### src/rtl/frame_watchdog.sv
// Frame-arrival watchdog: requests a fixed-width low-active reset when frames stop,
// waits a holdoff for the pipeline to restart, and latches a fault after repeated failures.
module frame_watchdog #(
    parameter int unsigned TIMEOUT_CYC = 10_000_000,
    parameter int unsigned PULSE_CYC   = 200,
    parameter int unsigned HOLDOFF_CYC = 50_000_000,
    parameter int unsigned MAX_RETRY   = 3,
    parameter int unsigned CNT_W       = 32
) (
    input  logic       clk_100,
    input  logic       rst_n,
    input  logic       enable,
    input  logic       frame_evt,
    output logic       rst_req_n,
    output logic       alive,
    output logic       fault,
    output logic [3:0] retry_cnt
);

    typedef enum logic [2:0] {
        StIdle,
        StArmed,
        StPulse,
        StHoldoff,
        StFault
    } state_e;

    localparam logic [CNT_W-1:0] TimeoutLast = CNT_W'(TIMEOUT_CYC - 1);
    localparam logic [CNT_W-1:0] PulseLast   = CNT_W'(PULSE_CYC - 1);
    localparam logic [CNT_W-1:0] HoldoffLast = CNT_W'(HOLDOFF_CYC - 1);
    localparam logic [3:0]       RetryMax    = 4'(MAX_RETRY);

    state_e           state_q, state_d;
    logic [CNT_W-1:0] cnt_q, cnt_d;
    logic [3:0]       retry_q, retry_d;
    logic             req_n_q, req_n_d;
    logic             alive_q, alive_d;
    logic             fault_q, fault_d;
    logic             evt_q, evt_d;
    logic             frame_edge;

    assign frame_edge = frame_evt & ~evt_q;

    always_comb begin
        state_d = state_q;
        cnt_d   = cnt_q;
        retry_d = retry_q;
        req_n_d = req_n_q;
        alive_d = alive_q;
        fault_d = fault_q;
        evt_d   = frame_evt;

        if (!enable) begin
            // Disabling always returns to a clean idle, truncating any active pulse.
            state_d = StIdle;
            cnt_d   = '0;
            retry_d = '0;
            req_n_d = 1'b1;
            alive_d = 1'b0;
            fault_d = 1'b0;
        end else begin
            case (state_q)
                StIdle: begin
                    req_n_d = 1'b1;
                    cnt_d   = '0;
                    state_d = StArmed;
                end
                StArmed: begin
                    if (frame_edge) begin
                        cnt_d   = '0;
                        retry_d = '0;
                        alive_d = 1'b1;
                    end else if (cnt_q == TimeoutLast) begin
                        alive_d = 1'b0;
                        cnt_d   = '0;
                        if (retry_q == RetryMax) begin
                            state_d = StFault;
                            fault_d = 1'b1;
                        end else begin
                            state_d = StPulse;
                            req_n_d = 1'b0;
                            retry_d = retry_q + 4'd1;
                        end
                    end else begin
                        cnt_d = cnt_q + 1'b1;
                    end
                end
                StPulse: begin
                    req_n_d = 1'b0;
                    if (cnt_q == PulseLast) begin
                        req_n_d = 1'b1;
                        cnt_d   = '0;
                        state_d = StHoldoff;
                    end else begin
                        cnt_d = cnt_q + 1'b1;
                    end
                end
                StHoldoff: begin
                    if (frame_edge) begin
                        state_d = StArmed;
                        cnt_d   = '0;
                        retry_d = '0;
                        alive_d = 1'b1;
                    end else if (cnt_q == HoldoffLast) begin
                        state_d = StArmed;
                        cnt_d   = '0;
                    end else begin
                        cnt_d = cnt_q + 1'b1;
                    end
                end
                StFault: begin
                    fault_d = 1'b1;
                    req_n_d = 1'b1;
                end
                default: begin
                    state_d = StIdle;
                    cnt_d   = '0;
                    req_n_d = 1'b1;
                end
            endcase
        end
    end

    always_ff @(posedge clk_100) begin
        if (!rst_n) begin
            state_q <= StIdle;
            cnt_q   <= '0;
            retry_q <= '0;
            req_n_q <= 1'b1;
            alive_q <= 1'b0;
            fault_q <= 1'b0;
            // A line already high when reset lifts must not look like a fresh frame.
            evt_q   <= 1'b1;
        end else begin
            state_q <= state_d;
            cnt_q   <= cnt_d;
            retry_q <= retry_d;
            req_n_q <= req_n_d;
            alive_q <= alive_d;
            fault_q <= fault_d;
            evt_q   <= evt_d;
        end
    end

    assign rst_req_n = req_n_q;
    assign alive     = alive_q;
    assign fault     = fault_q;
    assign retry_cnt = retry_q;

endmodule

--

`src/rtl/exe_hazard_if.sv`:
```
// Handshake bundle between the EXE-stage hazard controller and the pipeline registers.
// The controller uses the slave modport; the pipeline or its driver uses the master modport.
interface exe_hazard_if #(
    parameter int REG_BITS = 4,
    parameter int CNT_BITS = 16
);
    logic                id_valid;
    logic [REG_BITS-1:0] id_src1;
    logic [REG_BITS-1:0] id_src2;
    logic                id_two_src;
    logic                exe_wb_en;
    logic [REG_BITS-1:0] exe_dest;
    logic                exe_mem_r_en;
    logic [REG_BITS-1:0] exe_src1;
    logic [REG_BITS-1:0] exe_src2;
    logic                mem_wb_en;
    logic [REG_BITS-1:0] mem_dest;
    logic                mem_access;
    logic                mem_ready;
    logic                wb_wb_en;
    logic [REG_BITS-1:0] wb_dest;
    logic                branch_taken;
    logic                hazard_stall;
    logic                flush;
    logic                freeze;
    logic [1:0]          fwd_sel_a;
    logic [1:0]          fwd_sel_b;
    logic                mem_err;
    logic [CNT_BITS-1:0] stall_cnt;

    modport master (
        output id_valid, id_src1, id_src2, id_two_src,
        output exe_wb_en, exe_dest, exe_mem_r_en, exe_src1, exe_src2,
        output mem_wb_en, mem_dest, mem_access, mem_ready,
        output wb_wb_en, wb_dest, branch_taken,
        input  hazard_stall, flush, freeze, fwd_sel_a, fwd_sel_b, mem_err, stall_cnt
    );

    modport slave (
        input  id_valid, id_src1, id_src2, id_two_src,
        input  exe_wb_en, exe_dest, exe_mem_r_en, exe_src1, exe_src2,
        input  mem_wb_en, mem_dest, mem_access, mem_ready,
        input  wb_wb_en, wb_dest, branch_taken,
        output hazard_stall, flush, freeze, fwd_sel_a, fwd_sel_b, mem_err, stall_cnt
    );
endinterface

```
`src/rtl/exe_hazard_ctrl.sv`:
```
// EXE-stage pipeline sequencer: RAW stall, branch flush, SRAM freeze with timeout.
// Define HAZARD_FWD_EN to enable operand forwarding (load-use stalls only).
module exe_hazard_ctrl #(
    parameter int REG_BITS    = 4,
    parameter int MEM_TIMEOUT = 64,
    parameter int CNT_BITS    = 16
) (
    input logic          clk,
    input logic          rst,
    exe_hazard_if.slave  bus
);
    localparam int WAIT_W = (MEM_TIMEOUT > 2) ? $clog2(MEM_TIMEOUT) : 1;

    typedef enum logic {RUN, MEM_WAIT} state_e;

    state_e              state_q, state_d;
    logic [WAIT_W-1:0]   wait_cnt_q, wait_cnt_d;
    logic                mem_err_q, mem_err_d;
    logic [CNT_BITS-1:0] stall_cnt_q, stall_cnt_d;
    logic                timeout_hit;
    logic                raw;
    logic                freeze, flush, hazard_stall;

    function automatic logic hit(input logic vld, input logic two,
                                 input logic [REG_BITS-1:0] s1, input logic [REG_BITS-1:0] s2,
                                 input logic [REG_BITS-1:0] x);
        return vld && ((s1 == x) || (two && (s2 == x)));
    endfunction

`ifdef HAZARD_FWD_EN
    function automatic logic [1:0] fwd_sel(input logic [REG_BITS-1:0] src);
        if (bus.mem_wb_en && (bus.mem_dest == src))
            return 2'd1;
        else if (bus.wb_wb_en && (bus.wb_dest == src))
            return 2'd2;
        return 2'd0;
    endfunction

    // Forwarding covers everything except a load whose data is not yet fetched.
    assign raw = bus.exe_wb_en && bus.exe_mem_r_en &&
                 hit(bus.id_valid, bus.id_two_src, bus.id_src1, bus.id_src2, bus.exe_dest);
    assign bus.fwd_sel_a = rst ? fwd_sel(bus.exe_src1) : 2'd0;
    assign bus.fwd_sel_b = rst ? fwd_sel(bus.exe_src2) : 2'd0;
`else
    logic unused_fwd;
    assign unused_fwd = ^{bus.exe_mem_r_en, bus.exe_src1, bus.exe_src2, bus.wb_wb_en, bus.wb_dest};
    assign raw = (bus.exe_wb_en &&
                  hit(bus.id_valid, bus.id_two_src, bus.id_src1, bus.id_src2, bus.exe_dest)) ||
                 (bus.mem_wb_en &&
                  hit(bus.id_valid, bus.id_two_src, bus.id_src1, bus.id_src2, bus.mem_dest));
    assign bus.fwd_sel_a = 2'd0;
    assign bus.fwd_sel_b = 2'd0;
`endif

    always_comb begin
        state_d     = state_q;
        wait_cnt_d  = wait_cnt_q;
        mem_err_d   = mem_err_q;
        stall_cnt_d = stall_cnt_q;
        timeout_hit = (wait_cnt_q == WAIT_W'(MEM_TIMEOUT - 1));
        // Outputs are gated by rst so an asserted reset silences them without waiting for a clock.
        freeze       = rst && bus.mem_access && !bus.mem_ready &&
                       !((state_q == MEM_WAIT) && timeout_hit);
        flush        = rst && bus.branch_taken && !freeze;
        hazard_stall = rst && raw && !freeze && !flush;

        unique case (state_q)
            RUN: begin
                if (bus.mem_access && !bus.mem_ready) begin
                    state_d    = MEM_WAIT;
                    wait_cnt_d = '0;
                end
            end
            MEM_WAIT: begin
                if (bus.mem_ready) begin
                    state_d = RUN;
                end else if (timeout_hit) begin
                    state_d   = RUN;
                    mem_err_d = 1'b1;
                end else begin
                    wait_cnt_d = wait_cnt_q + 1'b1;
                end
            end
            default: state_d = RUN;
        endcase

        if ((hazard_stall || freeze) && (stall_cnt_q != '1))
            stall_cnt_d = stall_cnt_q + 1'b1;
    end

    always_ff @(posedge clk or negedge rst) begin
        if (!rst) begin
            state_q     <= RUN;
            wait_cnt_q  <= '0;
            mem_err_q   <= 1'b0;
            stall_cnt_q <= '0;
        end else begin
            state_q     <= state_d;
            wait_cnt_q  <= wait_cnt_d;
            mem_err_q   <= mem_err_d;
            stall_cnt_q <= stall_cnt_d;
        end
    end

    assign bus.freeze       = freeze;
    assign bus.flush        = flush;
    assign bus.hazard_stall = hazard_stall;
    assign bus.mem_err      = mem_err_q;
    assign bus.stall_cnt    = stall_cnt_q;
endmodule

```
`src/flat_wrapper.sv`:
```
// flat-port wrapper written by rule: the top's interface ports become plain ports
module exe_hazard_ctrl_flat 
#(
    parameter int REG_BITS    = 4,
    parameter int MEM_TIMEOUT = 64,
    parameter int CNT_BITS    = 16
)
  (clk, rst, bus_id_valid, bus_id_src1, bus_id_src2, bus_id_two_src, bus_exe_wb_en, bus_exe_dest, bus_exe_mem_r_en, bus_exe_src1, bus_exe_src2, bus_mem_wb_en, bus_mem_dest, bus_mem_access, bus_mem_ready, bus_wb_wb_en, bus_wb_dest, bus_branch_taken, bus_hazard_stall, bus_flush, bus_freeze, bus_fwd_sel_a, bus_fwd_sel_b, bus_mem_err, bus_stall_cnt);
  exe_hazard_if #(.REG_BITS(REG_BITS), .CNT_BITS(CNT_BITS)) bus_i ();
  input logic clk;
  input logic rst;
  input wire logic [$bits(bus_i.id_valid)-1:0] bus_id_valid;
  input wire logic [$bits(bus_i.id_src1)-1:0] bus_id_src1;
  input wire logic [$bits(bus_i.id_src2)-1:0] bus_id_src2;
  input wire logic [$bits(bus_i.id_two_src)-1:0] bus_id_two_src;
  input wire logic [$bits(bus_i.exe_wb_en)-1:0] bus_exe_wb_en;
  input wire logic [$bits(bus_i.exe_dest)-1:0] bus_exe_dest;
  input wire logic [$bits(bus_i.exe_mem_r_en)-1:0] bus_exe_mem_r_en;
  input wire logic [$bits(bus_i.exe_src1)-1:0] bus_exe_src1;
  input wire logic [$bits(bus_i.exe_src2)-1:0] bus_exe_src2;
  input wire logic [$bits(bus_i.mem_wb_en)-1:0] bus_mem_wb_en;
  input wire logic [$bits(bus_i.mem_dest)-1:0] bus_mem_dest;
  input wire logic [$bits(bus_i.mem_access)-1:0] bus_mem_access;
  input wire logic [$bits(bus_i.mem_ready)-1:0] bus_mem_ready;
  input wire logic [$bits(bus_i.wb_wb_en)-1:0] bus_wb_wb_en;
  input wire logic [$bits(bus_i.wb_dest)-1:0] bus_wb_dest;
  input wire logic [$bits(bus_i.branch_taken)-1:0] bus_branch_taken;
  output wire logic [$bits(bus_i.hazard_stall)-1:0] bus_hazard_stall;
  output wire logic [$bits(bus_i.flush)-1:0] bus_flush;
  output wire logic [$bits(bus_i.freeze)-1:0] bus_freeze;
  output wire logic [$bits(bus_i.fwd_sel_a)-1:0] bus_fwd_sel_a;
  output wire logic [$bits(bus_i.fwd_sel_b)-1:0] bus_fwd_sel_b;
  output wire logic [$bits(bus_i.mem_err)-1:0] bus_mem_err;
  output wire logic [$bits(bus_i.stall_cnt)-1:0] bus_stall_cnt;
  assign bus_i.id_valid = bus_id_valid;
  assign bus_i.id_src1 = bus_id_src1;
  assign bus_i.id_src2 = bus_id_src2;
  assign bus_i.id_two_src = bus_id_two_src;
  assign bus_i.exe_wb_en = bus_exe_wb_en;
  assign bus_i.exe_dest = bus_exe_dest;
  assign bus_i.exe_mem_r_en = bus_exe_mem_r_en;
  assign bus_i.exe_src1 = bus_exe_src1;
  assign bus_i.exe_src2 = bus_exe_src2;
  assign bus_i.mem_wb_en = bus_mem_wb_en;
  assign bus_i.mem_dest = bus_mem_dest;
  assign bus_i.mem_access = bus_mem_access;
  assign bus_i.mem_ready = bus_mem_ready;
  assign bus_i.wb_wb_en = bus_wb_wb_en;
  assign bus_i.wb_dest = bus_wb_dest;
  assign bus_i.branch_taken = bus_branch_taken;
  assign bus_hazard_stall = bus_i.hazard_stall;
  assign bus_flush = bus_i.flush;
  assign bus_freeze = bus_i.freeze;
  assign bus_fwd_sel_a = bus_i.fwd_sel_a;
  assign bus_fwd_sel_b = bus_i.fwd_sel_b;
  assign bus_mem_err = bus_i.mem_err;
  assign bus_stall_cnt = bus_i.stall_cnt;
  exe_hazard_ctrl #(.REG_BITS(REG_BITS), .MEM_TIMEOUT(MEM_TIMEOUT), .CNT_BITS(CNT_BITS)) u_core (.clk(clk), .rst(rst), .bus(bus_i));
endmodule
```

==

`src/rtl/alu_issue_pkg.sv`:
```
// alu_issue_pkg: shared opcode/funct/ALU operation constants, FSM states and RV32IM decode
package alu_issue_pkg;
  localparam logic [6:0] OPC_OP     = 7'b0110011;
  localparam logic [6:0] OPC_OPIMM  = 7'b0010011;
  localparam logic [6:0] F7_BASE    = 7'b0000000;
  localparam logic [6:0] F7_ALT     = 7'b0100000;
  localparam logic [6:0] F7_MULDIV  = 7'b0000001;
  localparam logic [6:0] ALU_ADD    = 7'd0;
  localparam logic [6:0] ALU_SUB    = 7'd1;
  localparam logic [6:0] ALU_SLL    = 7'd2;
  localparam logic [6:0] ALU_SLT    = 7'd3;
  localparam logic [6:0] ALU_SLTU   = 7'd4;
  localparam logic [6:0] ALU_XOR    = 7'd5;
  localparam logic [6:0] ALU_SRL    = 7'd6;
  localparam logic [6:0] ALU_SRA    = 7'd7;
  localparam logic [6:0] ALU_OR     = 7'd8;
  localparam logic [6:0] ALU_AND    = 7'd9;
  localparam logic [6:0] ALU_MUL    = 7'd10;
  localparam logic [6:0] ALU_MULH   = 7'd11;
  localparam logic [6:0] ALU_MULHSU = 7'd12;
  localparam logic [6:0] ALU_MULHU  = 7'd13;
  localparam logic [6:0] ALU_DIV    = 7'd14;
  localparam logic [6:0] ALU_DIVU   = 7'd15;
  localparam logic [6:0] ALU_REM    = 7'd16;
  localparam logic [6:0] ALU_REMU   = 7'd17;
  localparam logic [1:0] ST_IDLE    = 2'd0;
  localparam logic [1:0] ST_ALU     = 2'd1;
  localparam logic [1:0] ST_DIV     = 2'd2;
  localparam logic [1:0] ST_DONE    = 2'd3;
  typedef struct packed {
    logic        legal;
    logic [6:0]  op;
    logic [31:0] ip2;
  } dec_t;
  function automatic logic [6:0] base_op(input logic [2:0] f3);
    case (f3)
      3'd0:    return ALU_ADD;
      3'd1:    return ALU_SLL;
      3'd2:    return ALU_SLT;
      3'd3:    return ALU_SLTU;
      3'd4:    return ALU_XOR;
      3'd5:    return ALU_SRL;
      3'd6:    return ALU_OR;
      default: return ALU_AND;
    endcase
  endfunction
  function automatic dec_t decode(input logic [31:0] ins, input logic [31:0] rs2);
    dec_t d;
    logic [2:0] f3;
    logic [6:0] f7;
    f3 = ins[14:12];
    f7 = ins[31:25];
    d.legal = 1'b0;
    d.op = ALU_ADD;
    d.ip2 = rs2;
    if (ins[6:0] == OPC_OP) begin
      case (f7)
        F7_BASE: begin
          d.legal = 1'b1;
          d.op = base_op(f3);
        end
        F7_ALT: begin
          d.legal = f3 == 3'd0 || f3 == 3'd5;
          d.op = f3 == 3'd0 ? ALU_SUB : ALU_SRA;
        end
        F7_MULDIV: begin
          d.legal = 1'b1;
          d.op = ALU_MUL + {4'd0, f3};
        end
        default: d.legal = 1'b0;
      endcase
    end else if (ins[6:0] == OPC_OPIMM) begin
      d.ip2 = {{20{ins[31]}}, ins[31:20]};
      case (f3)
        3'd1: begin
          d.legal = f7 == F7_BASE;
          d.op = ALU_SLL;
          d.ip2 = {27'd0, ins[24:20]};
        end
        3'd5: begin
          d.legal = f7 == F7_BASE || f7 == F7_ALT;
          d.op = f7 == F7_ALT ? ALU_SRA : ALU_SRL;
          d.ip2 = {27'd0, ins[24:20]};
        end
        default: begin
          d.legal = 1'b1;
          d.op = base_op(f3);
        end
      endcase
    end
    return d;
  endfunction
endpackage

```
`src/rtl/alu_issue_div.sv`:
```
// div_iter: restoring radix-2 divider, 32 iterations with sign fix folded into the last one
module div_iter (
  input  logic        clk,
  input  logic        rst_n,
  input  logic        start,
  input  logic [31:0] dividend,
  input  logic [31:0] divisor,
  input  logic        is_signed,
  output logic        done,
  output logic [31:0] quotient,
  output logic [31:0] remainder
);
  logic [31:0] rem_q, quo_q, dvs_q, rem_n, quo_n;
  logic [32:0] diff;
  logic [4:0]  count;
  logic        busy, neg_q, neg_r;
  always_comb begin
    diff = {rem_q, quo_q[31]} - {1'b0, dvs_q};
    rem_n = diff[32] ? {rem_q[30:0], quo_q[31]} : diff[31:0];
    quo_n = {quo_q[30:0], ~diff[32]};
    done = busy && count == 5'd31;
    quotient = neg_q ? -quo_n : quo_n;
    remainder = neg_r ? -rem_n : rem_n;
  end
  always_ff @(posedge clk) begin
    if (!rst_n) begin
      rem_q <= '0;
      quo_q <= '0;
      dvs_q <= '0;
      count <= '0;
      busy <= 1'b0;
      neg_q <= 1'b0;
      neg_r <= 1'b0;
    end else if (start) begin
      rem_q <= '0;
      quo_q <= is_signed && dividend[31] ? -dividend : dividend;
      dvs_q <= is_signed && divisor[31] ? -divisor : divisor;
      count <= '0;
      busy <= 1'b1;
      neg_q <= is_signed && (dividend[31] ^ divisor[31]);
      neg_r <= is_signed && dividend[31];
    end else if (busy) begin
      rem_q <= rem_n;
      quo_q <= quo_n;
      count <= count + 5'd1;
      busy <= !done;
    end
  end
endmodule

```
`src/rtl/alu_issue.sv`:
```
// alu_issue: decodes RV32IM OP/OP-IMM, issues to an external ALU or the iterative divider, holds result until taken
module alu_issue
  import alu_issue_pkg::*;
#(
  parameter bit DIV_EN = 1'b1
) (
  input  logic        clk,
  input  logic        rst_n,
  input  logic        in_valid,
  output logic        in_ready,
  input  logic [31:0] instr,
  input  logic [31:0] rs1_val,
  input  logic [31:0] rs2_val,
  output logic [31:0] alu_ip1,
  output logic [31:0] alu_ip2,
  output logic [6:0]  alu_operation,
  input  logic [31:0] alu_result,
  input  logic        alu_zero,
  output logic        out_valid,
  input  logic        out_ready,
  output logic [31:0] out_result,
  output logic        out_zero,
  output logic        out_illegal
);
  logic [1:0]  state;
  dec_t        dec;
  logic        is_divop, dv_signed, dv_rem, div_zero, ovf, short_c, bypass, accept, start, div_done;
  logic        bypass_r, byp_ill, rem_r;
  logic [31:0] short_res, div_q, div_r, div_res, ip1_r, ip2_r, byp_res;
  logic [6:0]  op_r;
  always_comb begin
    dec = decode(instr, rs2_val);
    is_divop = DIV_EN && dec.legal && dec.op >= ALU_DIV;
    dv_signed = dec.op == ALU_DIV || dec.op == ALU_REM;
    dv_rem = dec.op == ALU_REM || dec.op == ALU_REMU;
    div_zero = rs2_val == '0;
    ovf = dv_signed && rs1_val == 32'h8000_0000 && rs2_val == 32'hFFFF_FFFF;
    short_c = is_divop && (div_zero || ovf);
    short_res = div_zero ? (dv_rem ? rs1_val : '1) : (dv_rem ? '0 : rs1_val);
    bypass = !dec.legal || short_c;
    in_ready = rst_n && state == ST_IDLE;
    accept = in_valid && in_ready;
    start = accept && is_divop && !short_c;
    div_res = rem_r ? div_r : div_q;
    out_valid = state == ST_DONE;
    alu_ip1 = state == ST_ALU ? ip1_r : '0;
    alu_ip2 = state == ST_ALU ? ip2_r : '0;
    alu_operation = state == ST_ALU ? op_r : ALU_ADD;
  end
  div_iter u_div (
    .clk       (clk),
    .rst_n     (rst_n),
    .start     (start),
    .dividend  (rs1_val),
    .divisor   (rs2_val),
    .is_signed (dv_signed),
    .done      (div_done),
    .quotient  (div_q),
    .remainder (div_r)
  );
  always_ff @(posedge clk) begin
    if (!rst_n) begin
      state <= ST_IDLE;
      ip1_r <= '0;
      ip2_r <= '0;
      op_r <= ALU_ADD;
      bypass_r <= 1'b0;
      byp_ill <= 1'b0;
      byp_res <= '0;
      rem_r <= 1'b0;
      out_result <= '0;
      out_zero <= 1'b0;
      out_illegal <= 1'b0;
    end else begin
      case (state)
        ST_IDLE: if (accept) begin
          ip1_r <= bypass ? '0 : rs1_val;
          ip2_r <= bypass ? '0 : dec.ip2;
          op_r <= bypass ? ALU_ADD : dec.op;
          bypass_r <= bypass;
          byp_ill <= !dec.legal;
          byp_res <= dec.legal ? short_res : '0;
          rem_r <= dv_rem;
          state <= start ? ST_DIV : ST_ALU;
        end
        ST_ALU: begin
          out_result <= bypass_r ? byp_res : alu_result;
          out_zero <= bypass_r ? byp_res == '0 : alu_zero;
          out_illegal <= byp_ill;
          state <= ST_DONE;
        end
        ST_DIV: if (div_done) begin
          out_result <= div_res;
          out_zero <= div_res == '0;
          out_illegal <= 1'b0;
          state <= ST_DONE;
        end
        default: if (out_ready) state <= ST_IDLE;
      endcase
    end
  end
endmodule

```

*Exercise details*. Please return a copy of each line in the entries that has the string "modport".

*Answer for this exercise*.
// The controller uses the slave modport; the pipeline or its driver uses the master modport.
    modport master (
    modport slave (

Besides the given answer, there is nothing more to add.